Solo el redoble frenético de los atabales consiguió ir acallando a los cordobeses, hasta que su sonido monocorde se impuso en el aire de la mañana. Desde su posición, Mūsa contempló la escena que se desarrollaba ante sus ojos: una ligera neblina surgía del río, matizando el reflejo del sol en su superficie, aguas arriba del puente, que ahora aparecía ocupado por una multitud que se apretaba por toda su superficie. Bajo sus pies, miles de cabezas se orientaban hacia el patíbulo, donde uno de los enemigos más temidos de Qurtuba estaba a punto de recibir su castigo. Y más arriba, en pie, con sus vestimentas recamadas en oro, la figura del soberano que había conducido a sus huestes en la campaña de Astīban hasta alcanzar el enésimo éxito de su reinado. Allí estaba, preparado para dar la orden de acabar con uno más de los hombres que, de manera cada vez más infructuosa, se oponían a sus propósitos. Un pinchazo de desazón recorrió el cuerpo de Mūsa al comprender que también su presencia allí era el resultado de uno de tales éxitos del emir, al terminar de forma casi definitiva con la primacía de su familia allá en el Ūadi Ibrū.

El brazo de Abd al Rahman se alzó sobre su cabeza.
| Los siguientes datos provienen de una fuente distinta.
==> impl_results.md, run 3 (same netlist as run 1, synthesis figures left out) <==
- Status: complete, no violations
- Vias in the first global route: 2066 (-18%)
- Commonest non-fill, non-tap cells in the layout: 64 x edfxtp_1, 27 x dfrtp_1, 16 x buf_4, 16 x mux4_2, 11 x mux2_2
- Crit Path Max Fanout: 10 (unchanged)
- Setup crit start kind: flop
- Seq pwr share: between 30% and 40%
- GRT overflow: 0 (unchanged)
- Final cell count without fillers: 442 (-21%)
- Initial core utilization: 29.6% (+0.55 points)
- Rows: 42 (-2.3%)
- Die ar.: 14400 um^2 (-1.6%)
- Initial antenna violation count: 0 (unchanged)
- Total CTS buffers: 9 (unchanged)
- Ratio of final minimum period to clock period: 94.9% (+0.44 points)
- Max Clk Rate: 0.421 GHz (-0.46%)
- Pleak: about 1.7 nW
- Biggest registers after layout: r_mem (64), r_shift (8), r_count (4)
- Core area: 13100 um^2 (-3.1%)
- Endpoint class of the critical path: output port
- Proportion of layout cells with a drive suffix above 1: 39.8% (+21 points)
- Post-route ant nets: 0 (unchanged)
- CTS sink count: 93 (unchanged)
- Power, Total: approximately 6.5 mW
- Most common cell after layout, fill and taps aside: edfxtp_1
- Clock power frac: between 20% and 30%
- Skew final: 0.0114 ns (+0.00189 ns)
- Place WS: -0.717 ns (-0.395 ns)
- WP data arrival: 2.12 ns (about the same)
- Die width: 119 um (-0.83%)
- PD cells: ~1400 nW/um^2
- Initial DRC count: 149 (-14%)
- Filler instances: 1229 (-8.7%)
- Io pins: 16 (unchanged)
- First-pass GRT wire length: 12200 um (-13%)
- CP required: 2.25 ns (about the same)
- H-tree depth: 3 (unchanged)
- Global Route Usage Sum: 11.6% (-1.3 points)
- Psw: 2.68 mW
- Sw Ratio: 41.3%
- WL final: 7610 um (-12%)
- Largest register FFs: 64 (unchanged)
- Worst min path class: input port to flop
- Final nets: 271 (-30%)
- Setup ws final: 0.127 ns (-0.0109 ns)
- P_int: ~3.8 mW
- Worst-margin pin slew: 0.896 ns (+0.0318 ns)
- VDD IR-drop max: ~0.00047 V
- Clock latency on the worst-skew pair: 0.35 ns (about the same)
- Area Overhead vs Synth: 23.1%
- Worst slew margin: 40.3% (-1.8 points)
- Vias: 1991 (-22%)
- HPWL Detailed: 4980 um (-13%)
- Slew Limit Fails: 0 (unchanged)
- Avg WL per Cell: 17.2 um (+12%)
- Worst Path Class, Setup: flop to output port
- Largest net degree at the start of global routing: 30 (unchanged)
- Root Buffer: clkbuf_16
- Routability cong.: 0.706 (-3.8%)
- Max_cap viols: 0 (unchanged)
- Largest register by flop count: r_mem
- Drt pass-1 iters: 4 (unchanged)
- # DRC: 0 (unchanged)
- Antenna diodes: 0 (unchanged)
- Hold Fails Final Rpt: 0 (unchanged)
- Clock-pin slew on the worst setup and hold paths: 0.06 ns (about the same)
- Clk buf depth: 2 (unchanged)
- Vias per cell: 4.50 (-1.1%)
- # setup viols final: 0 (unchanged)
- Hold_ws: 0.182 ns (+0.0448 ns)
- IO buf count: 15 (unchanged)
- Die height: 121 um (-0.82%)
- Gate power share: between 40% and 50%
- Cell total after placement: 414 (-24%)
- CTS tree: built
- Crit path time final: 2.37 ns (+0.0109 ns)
Los arqueros situados frente al reo tensaron las cuerdas, listos para cumplir la orden de su señor. El redoble era ahora continuo, y la voz del oficial cuando el emir dejó caer la mano, apenas se oyó más allá de la fila de soldados que contenían a la multitud. Una docena de flechas se clavaron en los hombros, las piernas, los brazos y los costados de Abú Nasr. Ninguna de ellas era mortal, pero un reguero de sangre comenzó a manar de las heridas y a resbalar por sus miembros hasta el suelo. Mūsa observó la expresión de los habitantes de Qurtuba, que, con los ojos dilatados y los dientes apretados por la emoción y el odio, seguían fundiendo sus voces con el resto de los sonidos que atronaban en la explanada. La segunda tanda de proyectiles tardó en llegar lo suficiente para prolongar la agonía. De nuevo, ninguno de ellos afectó a órganos vitales, pues los arqueros parecían preferir que las saetas se estrellaran contra la pared del fondo a herir de forma definitiva al reo. Abú Nasr mantenía aún la cabeza enhiesta, y en ese momento el emir alzó la mano por última vez. Todos los arqueros, incluso los que ocupaban las torres, alzaron sus armas, tensaron, apuntaron y dejaron partir las flechas, para repetir el gesto una y otra vez. El cuerpo de Abú Nasr, ya exánime, quedó atravesado por centenares de astiles, y a la mente de Mūsa acudió la imagen de los erizos que poblaban las riberas del Ūadi Ibrū.

De nuevo todas las miradas se dirigieron hacia el emir. Los tambores habían callado, los rugidos de la multitud cesaron, y una vez más el nombre de Abd al Rahman comenzó a resonar en el Rasif de Qurtuba coreado por miles de gargantas.